**WHAT TO PRODUCE**
How many lines within the records include the word "typedef"? Only that number should be given.

**MATERIALS PROVIDED**
### src/rtl/irq_controller_pkg.sv
// Shared types for the interrupt controller: config register map and FSM states.
package irq_controller_pkg;

  // Config register addresses on cfg_addr
  typedef enum logic [1:0] {
    CFG_MASK   = 2'd0,
    CFG_MODE   = 2'd1,
    CFG_PEND   = 2'd2,
    CFG_ACTIVE = 2'd3
  } cfg_addr_e;

  // Request FSM: either idle or holding a request until the control unit acks
  typedef enum logic {
    ST_IDLE = 1'b0,
    ST_REQ  = 1'b1
  } state_e;

endpackage

### src/rtl/irq_controller_if.sv
// Bus between the interrupt controller and the control unit: config access
// plus the request / acknowledge / end-of-interrupt handshake.
interface irq_controller_if #(
  parameter int NUM_IRQ = 8,
  parameter int ADDR_W  = 32
) ();
  localparam int ID_W = $clog2(NUM_IRQ);

  logic               cfg_we;
  logic [1:0]         cfg_addr;
  logic [NUM_IRQ-1:0] cfg_wdata;
  logic [NUM_IRQ-1:0] cfg_rdata;
  logic               int_req;
  logic [ID_W-1:0]    int_id;
  logic [ADDR_W-1:0]  int_vector;
  logic               int_ack;
  logic               eoi;

  // Control unit side
  modport master (
    output cfg_we, cfg_addr, cfg_wdata, int_ack, eoi,
    input  cfg_rdata, int_req, int_id, int_vector
  );

  // Interrupt controller side
  modport slave (
    input  cfg_we, cfg_addr, cfg_wdata, int_ack, eoi,
    output cfg_rdata, int_req, int_id, int_vector
  );
endinterface

### src/rtl/irq_prio_enc.sv
// Find-first-set priority encoder: lowest set bit wins (index 0 = highest priority).
module irq_prio_enc #(
  parameter int N = 8
) (
  input  logic [N-1:0]         vec,
  output logic                 valid,
  output logic [$clog2(N)-1:0] idx
);
  localparam int IDX_W = $clog2(N);

  // Scan from the top down so the lowest set index is the last one written
  always_comb begin
    valid = 1'b0;
    idx   = '0;
    for (int i = N - 1; i >= 0; i--) begin
      if (vec[i]) begin
        valid = 1'b1;
        idx   = IDX_W'(i);
      end
    end
  end
endmodule

### src/rtl/irq_controller.sv
// Multi-source interrupt controller: synchronises sources, latches pending,
// applies mask/mode/fixed priority with nesting, and presents one held
// request plus vector to the control unit until it is acknowledged.
module irq_controller
  import irq_controller_pkg::*;
#(
  parameter int                NUM_IRQ    = 8,
  parameter int                ADDR_W     = 32,
  parameter logic [ADDR_W-1:0] VEC_BASE   = 'h100,
  parameter int                VEC_STRIDE = 4
) (
  input  logic               clk,
  input  logic               rst,
  input  logic [NUM_IRQ-1:0] irq_in,
  irq_controller_if.slave    bus
);
  localparam int ID_W = $clog2(NUM_IRQ);

  logic [NUM_IRQ-1:0] sync1_q, sync1_d, sync2_q, sync2_d, dly_q, dly_d;
  logic [NUM_IRQ-1:0] mask_q, mask_d, mode_q, mode_d;
  logic [NUM_IRQ-1:0] pend_q, pend_d, act_q, act_d;
  state_e             state_q, state_d;
  logic [ID_W-1:0]    id_q, id_d;
  logic [ADDR_W-1:0]  vec_q, vec_d;

  logic [NUM_IRQ-1:0] rise, elig, w1c, mode_chg, rdata;
  logic               cand_valid, act_valid, preempt_ok, ack_take;
  logic [ID_W-1:0]    cand_idx, act_idx;
  cfg_addr_e          addr;

  // Vector for a source id; wraps modulo 2^ADDR_W
  function automatic logic [ADDR_W-1:0] vec_of(input logic [ID_W-1:0] id);
    return VEC_BASE + ADDR_W'(id) * ADDR_W'(VEC_STRIDE);
  endfunction

  assign addr     = cfg_addr_e'(bus.cfg_addr);
  assign rise     = sync2_q & ~dly_q;
  assign elig     = pend_q & mask_q & ~act_q;
  assign ack_take = bus.int_ack && (state_q == ST_REQ);
  assign w1c      = (bus.cfg_we && addr == CFG_PEND) ? bus.cfg_wdata : '0;
  assign mode_chg = (bus.cfg_we && addr == CFG_MODE) ? (bus.cfg_wdata ^ mode_q) : '0;

  irq_prio_enc #(.N(NUM_IRQ)) u_cand_enc (
    .vec   (elig),
    .valid (cand_valid),
    .idx   (cand_idx)
  );

  irq_prio_enc #(.N(NUM_IRQ)) u_act_enc (
    .vec   (act_q),
    .valid (act_valid),
    .idx   (act_idx)
  );

  // A candidate may only interrupt if it outranks everything already in service
  assign preempt_ok = !act_valid || (cand_idx < act_idx);

  // Two-flop synchroniser followed by one delay flop for edge detection
  always_comb begin
    sync1_d = irq_in;
    sync2_d = sync1_q;
    dly_d   = sync2_q;
  end

  // MASK and MODE are plain read/write registers
  always_comb begin
    mask_d = mask_q;
    mode_d = mode_q;
    if (bus.cfg_we) begin
      case (addr)
        CFG_MASK: mask_d = bus.cfg_wdata;
        CFG_MODE: mode_d = bus.cfg_wdata;
        default:  ;
      endcase
    end
  end

  // Pending: level bits track the synced input, edge bits latch rises (set beats clear)
  always_comb begin
    pend_d = pend_q;
    for (int i = 0; i < NUM_IRQ; i++) begin
      if (!mode_q[i]) begin
        pend_d[i] = sync2_q[i];
      end else if (rise[i]) begin
        pend_d[i] = 1'b1;
      end else if (w1c[i] || (ack_take && id_q == ID_W'(i))) begin
        pend_d[i] = 1'b0;
      end
      if (mode_chg[i]) begin
        pend_d[i] = 1'b0;
      end
    end
  end

  // In-service set: eoi retires the highest-priority active source, then ack adds the new one
  always_comb begin
    act_d = act_q;
    if (bus.eoi && act_valid) begin
      act_d[act_idx] = 1'b0;
    end
    if (ack_take) begin
      act_d[id_q] = 1'b1;
    end
  end

  // Request FSM: latch id/vector on entry to REQ and hold them until ack
  always_comb begin
    state_d = state_q;
    id_d    = id_q;
    vec_d   = vec_q;
    case (state_q)
      ST_IDLE: begin
        if (cand_valid && preempt_ok) begin
          state_d = ST_REQ;
          id_d    = cand_idx;
          vec_d   = vec_of(cand_idx);
        end
      end
      ST_REQ: begin
        if (bus.int_ack) begin
          state_d = ST_IDLE;
        end
      end
      default: state_d = ST_IDLE;
    endcase
  end

  // Combinational config read mux
  always_comb begin
    rdata = '0;
    case (addr)
      CFG_MASK:   rdata = mask_q;
      CFG_MODE:   rdata = mode_q;
      CFG_PEND:   rdata = pend_q;
      CFG_ACTIVE: rdata = act_q;
      default:    rdata = '0;
    endcase
  end

  assign bus.cfg_rdata  = rdata;
  assign bus.int_req    = (state_q == ST_REQ);
  assign bus.int_id     = id_q;
  assign bus.int_vector = vec_q;

  // State registers with synchronous active-low reset
  always_ff @(posedge clk) begin
    if (!rst) begin
      sync1_q <= '0;
      sync2_q <= '0;
      dly_q   <= '0;
      mask_q  <= '0;
      mode_q  <= '0;
      pend_q  <= '0;
      act_q   <= '0;
      state_q <= ST_IDLE;
      id_q    <= '0;
      vec_q   <= VEC_BASE;
    end else begin
      sync1_q <= sync1_d;
      sync2_q <= sync2_d;
      dly_q   <= dly_d;
      mask_q  <= mask_d;
      mode_q  <= mode_d;
      pend_q  <= pend_d;
      act_q   <= act_d;
      state_q <= state_d;
      id_q    <= id_d;
      vec_q   <= vec_d;
    end
  end
endmodule

### src/flat_wrapper.sv
// flat-port wrapper written by rule: the top's interface ports become plain ports
module irq_controller_flat import irq_controller_pkg::*;
#(
  parameter int                NUM_IRQ    = 8,
  parameter int                ADDR_W     = 32,
  parameter logic [ADDR_W-1:0] VEC_BASE   = 'h100,
  parameter int                VEC_STRIDE = 4
)
  (clk, rst, irq_in, bus_cfg_we, bus_cfg_addr, bus_cfg_wdata, bus_int_ack, bus_eoi, bus_cfg_rdata, bus_int_req, bus_int_id, bus_int_vector);
  irq_controller_if #(.NUM_IRQ(NUM_IRQ), .ADDR_W(ADDR_W)) bus_i ();
  input  logic clk;
  input  logic rst;
  input  logic [NUM_IRQ-1:0] irq_in;
  input wire logic [$bits(bus_i.cfg_we)-1:0] bus_cfg_we;
  input wire logic [$bits(bus_i.cfg_addr)-1:0] bus_cfg_addr;
  input wire logic [$bits(bus_i.cfg_wdata)-1:0] bus_cfg_wdata;
  input wire logic [$bits(bus_i.int_ack)-1:0] bus_int_ack;
  input wire logic [$bits(bus_i.eoi)-1:0] bus_eoi;
  output wire logic [$bits(bus_i.cfg_rdata)-1:0] bus_cfg_rdata;
  output wire logic [$bits(bus_i.int_req)-1:0] bus_int_req;
  output wire logic [$bits(bus_i.int_id)-1:0] bus_int_id;
  output wire logic [$bits(bus_i.int_vector)-1:0] bus_int_vector;
  assign bus_i.cfg_we = bus_cfg_we;
  assign bus_i.cfg_addr = bus_cfg_addr;
  assign bus_i.cfg_wdata = bus_cfg_wdata;
  assign bus_i.int_ack = bus_int_ack;
  assign bus_i.eoi = bus_eoi;
  assign bus_cfg_rdata = bus_i.cfg_rdata;
  assign bus_int_req = bus_i.int_req;
  assign bus_int_id = bus_i.int_id;
  assign bus_int_vector = bus_i.int_vector;
  irq_controller #(.NUM_IRQ(NUM_IRQ), .ADDR_W(ADDR_W), .VEC_BASE(VEC_BASE), .VEC_STRIDE(VEC_STRIDE)) u_core (.clk(clk), .rst(rst), .irq_in(irq_in), .bus(bus_i));
endmodule
### config.mk
export PLATFORM = sky130hd
export DESIGN_NAME = irq_controller_flat
export DESIGN_NICKNAME = d
export VERILOG_FILES = /design/src/rtl/irq_controller_pkg.sv /design/src/rtl/irq_controller_if.sv /design/src/rtl/irq_prio_enc.sv /design/src/rtl/irq_controller.sv /design/src/flat_wrapper.sv
export SDC_FILE = /design/constraint.sdc
export NUM_CORES = 1
export LEC_CHECK = 0
export CORE_ASPECT_RATIO = 0.7
export CORE_MARGIN = 2
export CORE_UTILIZATION = 67
export CTS_BUF_LIST = sky130_fd_sc_hd__clkbuf_16
export DETAILED_ROUTE_END_ITERATION = 10
export DONT_BUFFER_PORTS = 1
export GPL_TIMING_DRIVEN = 0
export PLACE_DENSITY = 0.83
export SLEW_MARGIN = 0
export SYNTH_ARGS = -nofsm -noshare
export SYNTH_HDL_FRONTEND = slang
export SYNTH_SLANG_ARGS = --single-unit
### constraint.sdc
create_clock -name clk -period 3.36 [get_ports clk]
set_input_delay 0.336 -clock clk [delete_from_list [all_inputs] [get_ports clk]]
set_output_delay 0.336 -clock clk [all_outputs]
set_load 0.03 [all_outputs]
# After elaboration in Yosys (flattened, before gate mapping)
# Index checks and enable logic that the tools add are counted.
[op_classes] order_cmp=5 n_addsub=1 mux=68 bitwise_logic=11 n_eq_ne=18 n_reduce_logical=38
[ops] operator="3-bit 2-to-1 mux" n=16
[ops] operator="1-bit 2-to-1 mux" n=44
[ops] operator="8-bit bitwise AND" n=4
[ops] operator="8-bit 2-to-1 mux" n=4
[ops] operator="8-bit case mux with 4 select lines" n=1
[ops] operator="3-bit != test (second input constant)" n=8
[ops] operator="8-bit inverter" n=3
[ops] operator="2-bit OR reduction" n=8
[ops] operator="1-bit logical AND" n=15
[ops] operator="3-bit equality test (second input constant)" n=4
[ops] operator="9-bit by 5-bit adder with 10-bit output (first input constant)" n=1
[ops] operator="1-bit logical OR" n=9
[ops] operator="3-bit by 4-bit less-than comparator with 1-bit output (second input constant)" n=2
[ops] operator="8-bit bitwise OR" n=1
[ops] operator="8-bit bitwise XOR" n=1
[ops] operator="1-bit demux with 3-bit select" n=2
[ops] operator="3-bit by 2-bit equality test with 1-bit output (second input constant)" n=2
[ops] operator="3-bit by 1-bit greater-or-equal comparator with 1-bit output (second input constant)" n=2
[ops] operator="2-bit AND reduction" n=3
[ops] operator="2-bit equality test (second input constant)" n=2
[ops] operator="3-bit by 1-bit equality test with 1-bit output (second input constant)" n=1
[ops] operator="3-bit zero test" n=1
[ops] operator="3-bit less-than comparator" n=1
[ops] operator="2-bit by 1-bit equality test with 1-bit output (second input constant)" n=1
[ops] operator="4 further kinds" n=5
[totals] in_bits=23 elab_cells=158 regBits=92

# Depth between registers and ports, before layout
# Gate-level depths: netlist (run 1).
[depth] depth_word=17 depth_mapped=10 mapped_depth_nobuf=10

# By module
# From an unflattened synthesis (run 1), not the netlist that was laid out.
[unflattened] cells_unflattened=336 area_unflattened_um2=3054.2
[by_module_without_submodules] mod="irq_controller" area_each_um2=2894.0 cells_each=310 seq_area_each_um2=1201.2 n_inst=1
[by_module_without_submodules] mod="irq_prio_enc" area_each_um2=80.1 cells_each=13 seq_area_each_um2=0.0 n_inst=2

# Worst setup path before layout (run 1)
# OpenSTA, ideal clock, no wires.
[synth_timing] path_kind="reg-to-reg" startpoint="reg u_core.act_q[6]" endpoint="reg u_core.id_q[1] (netlist: u_core.bus.int_id[1])" slack_ns=1.376 t_arrival_ns=1.851 period_less_slack_ns=1.984 path_stages_with_launch=11 n_path_buf=0 required_time_ns=3.228 cell_sequence="dfxtp_1 -> and3b_1 -> nand2b_1 -> nor2_1 -> nor2_1 -> ha_1 -> a221oi_2 -> nand2_2 -> o21a_1 -> o21ai_1 -> a21oi_1"
[synth_via] elab_chain_cells=13
[synth_lines] element="start, declared" line_no="irq_controller.sv:21" text="logic [NUM_IRQ-1:0] pend_q, pend_d, act_q, act_d;"
[synth_lines] element="start signal, assigned" line_no="irq_controller.sv:165" text="act_q <= act_d;"
[synth_lines] element="8-bit inverter" line_no="irq_controller.sv:38" text="assign elig = pend_q & mask_q & ~act_q;"
[synth_lines] element="8-bit bitwise AND" line_no="irq_controller.sv:38"
[synth_lines] element="3-bit 2-to-1 mux (7 in series)" line_no="irq_prio_enc.sv:16" text="if (vec[i]) begin"
[synth_lines] element="named net u_core.cand_idx[2]" line_no="irq_controller.sv:28" text="logic [ID_W-1:0] cand_idx, act_idx;"
[synth_lines] element="3-bit less-than comparator" line_no="irq_controller.sv:56" text="assign preempt_ok = !act_valid || (cand_idx < act_idx);"
[synth_lines] element="1-bit logical OR" line_no="irq_controller.sv:56"
[synth_lines] element="1-bit logical AND" line_no="irq_controller.sv:113" text="if (cand_valid && preempt_ok) begin"
[synth_lines] element="2-bit AND reduction (no line)"
[synth_lines] element="end signal, assigned" line_no="irq_controller.sv:167" text="id_q <= id_d;"
[synth_lines] element="end, declared" line_no="irq_controller.sv:23" text="logic [ID_W-1:0] id_q, id_d;"
# The timed path passes the listed nets, and every way through them passes these cells.
# A chain may end at the register's enable or synchronous reset.

# Worst setup path after layout (run 1)
[layout_timing] startpoint="reg u_core.act_q[6]" endpoint="reg u_core.id_q[2] (netlist: u_core.bus.int_id[2])"
# Same word-level chain as after synthesis.

==> impl_metrics.toml, run 1 <==
[final_layout]
finalNetCount = 389
ff_latch_area_mm2 = 0.00120
area_growth_pct = 14.7
multiInputGateArea_mm2 = 0.00150
post_route_cells_drive_above_1_share_pct = 16.8
antenna_cells = 0
layout.cells.non_filler = 421
fillCellCount = 252

[timing]
worst-slew-pin-transition_ns = 0.770
finalHoldViolCount = 0
slew-limit-headroom_pct = 48.5
final-setup-viol-count = 0
clock.fmax_ghz = 0.435
rsz0062_at_grt = "no"
share_of_the_clock_period_used_by_the_worst_path_after_layout_pct = 68.3
period_needed_ns = 2.30
worst_skew_ns = 0.00521
totalNegativeSetupSlack_ns = 0
timing_max_transition_violations_final = 0

[synth]
most_frequent_cell_after_synthesis = "sky130_fd_sc_hd__dfxtp_1"
ys_top_cells_by_area = "sky130_fd_sc_hd__dfxtp_1 (41%), sky130_fd_sc_hd__buf_4 (8.5%), sky130_fd_sc_hd__nand2_1 (6.5%), sky130_fd_sc_hd__mux4_2 (5.4%), sky130_fd_sc_hd__and2_1 (5.2%)"
yosys_warnings = 0
avg_synthesized_cell_area_um2 = 8.91
synthesis.area_mm2 = 0.00291
synth_enable_flop_cells = 0
synth.cells.most_frequent = "sky130_fd_sc_hd__dfxtp_1 (60), sky130_fd_sc_hd__nand2_1 (50), sky130_fd_sc_hd__buf_4 (33)"
synth_largest_area_cell = "sky130_fd_sc_hd__dfxtp_1"
synth-async-reset-ratio_pct = 0
sequential_to_total_area_share_from_yosys_stat_pct = 41.3
post-synth-top-area-fraction_pct = 41.3
synth_ff_type = "sky130_fd_sc_hd__dfxtp_1"
yosys.cell_types.count = 44
yosys_register_bits = 60
synthCells = 326

[worst_hold_path]
whs_endpoint = "u_core.sync1_q[0]"
min_path_type = "in2reg"
hold_path_depth = 1
min-delay-start = "irq_in[0]"

[route]
drc = 0
route.antenna.remaining_nets = 0
detail_route.first_pass.iterations = 5
dr.first_iter.drc_count = 229
postRouteWirelength_um = 6740
average_via_count_per_standard_cell = 5.81
via_count = 2447
routedWlPerCell_um = 16.0

[grt]
grt_pass1_vias = 2250
maximum_number_of_pins_on_one_net_before_global_route_repair = 11
global_route_wire_length_before_repair_um = 10700
grt_util_all_layers_pct = 29.8
global_route.overflow_total = 0
initial_antenna_violation_count = 0

[clock_tree]
cts.path.max_buffers = 2
path_clk_slew_ns = 0.05
cts_buffers = 9
postCtsSetupBuffers = 0
clock_tree.htree_level_count = 3
insertion_delay_ns = 0.32
cts_num_sinks = 60
cts.repair.resized = 0
clk_root_buffer_cell = "sky130_fd_sc_hd__clkbuf_16"
post_cts_hold_fix_bufs = 0
tritoncts = "built"

[flow_run]
maxCapViolCount = 0

[critical_path]
rr_endpoint = "u_core.bus.int_id[2]"
critical_path_peak_fanout = 5
worstSetupPathType = "reg2reg"
required_ns = 3.54
worst_r2r_path_depth = 10
critical_path_arrival_ns = 2.47
regToRegStartpoint = "u_core.act_q[6]"
rrSetupSlack_ns = 1.06
setup.worst_path.start_class = "register"
critPathCaptureType = "register"

[placement]
post-dp-hpwl_um = 4940
gpl_congestion = 0.889
numPlacedInstances = 405
place.port_buffers = 0

[die]
dieHeight_um = 59.1
starting_utilization_of_the_core_area_pct = 71.9
floorplan.io_pins = 67
fp.dieW_um = 82.7
std_cell_rows = 19
core_area_mm2 = 0.00404
dieArea_mm2 = 0.00489

[power]
max-vdd-ir-drop_mv = 0.464
powerDensity_mw_per_mm2 = 504
p_leak_nw = 1.33

[outcome]
run_status = "completed"
where the power goes:
group / switching, mW / total [mW] / leakage (nW) / internal, mW
clock network: 0.304 / 0.789 / 0.125 / 0.485
registers: 0.0119 / 0.744 / 0.489 / 0.732
logic: 0.0942 / 0.147 / 0.716 / 0.0524
total: 0.410 / 1.68 / 1.33 / 1.27
layout make-up:
cell class | count | area share (%)
Clock inverter | 7 | 1.05
Sequential cell | 60 | 36.0
Clock buffer | 9 | 6.76
Inverter | 4 | 0.451
Buffer | 44 | 8.82
Multi-Input combinational cell | 245 | 44.9
Tap cell | 52 | 1.95
critical path, stage by stage, from the launching register on:
cell and delay (ns):
sky130_fd_sc_hd__dfxtp_1 0.35, sky130_fd_sc_hd__and3b_1 0.27, sky130_fd_sc_hd__nand2b_1 0.16, sky130_fd_sc_hd__nand3_1 0.08, sky130_fd_sc_hd__a31oi_1 0.26, sky130_fd_sc_hd__ha_1 0.28, sky130_fd_sc_hd__o21a_1 0.16, sky130_fd_sc_hd__o22a_1 0.23
sky130_fd_sc_hd__o21a_1 0.14, sky130_fd_sc_hd__o21ai_1 0.13, sky130_fd_sc_hd__a21oi_1 0.07
state kept, by name, summed over array words and instances (netlist names):
register / count
u_core.bus.int_id: 3
u_core.mode_q: 8
u_core.bus.int_req: 1
u_core.dly_q: 8
u_core.act_q: 8
u_core.pend_q: 8
u_core.mask_q: 8
u_core.dly_d: 8
u_core.sync1_q: 8
layer usage:
| metal | track usage (%) | vias to the layer above | share of wire [%] |
|---|---|---|---|
| li1 | - | 1158 | - |
| met1 | 38.4 | 1147 | 41 |
| met2 | 46.9 | 134 | 47 |
| met3 | 11.4 | 8 | 11 |
| met4 | 9.13 | 0 | 0.93 |
| met5 | 0 | - | 0 |
cell usage in the layout (no fill, tap or decap), types with 6 or more instances in the layout:
master	instances
sky130_fd_sc_hd__mux4_2	7
sky130_fd_sc_hd__clkbuf_1	7
sky130_fd_sc_hd__conb_1	29
sky130_fd_sc_hd__o21ai_0	6
sky130_fd_sc_hd__dfxtp_1	60
sky130_fd_sc_hd__and2_1	24
sky130_fd_sc_hd__a32oi_1	8
sky130_fd_sc_hd__clkbuf_16	9
sky130_fd_sc_hd__nor4_1	7
sky130_fd_sc_hd__mux2i_1	8
sky130_fd_sc_hd__nor3b_1	8
sky130_fd_sc_hd__nand2_1	50
sky130_fd_sc_hd__nand3b_1	7
sky130_fd_sc_hd__buf_4	33
sky130_fd_sc_hd__nor2_1	21
sky130_fd_sc_hd__a21oi_1	28
sky130_fd_sc_hd__nand3_1	7
worst max path at each step:
stage | slack, ns | startpoint | endpoint | cells past startpoint
floorplan | 1.38 | u_core.act_q[6] | u_core.bus.int_id[1] | 10
global placement | 1.15 | u_core.act_q[6] | u_core.bus.int_id[1] | 10
detailed placement | 1.12 | u_core.act_q[6] | u_core.bus.int_id[2] | 10
CTS | 1.07 | u_core.act_q[6] | u_core.bus.int_id[2] | 10
global route | 0.81 | u_core.act_q[6] | u_core.bus.int_id[1] | 10
finish | 1.06 | u_core.act_q[6] | u_core.bus.int_id[2] | 10
cells by family (layout without fill, tap and decap cells):
group           count (synthesis)  after routing  synth area share [%]
simple gates                  141            141                  24.9
fa+ha+maj                       2              2                 0.861
compound gates                 57             57                  12.9
buf+inv                        48             64                  10.6
mux                            16             16                  9.09
flops                          60             60                  41.3
other cells                     2             29                 0.258
metrics by stage:
| stage | util [%] | hold slack (ns) | power [mW] | instance area, um2 | setup WS, ns |
|---|---|---|---|---|---|
| after floorplan | - | 0.412 | 0.881 | 3010 | 1.38 |
| after global placement | 76.0 | 0.415 | 0.898 | 3070 | 1.15 |
| after detailed placement | 76.0 | 0.418 | 0.900 | 3070 | 1.12 |
| after CTS | 82.4 | 0.137 | 1.67 | 3330 | 1.07 |
| after global routing | 82.4 | 0.134 | 1.73 | 3330 | 0.806 |
| final | 82.4 | 0.138 | 1.68 | 3330 | 1.06 |
Note: power is estimated with default switching activity, not from simulation.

**SOLUTION FOR THIS EXERCISE**
2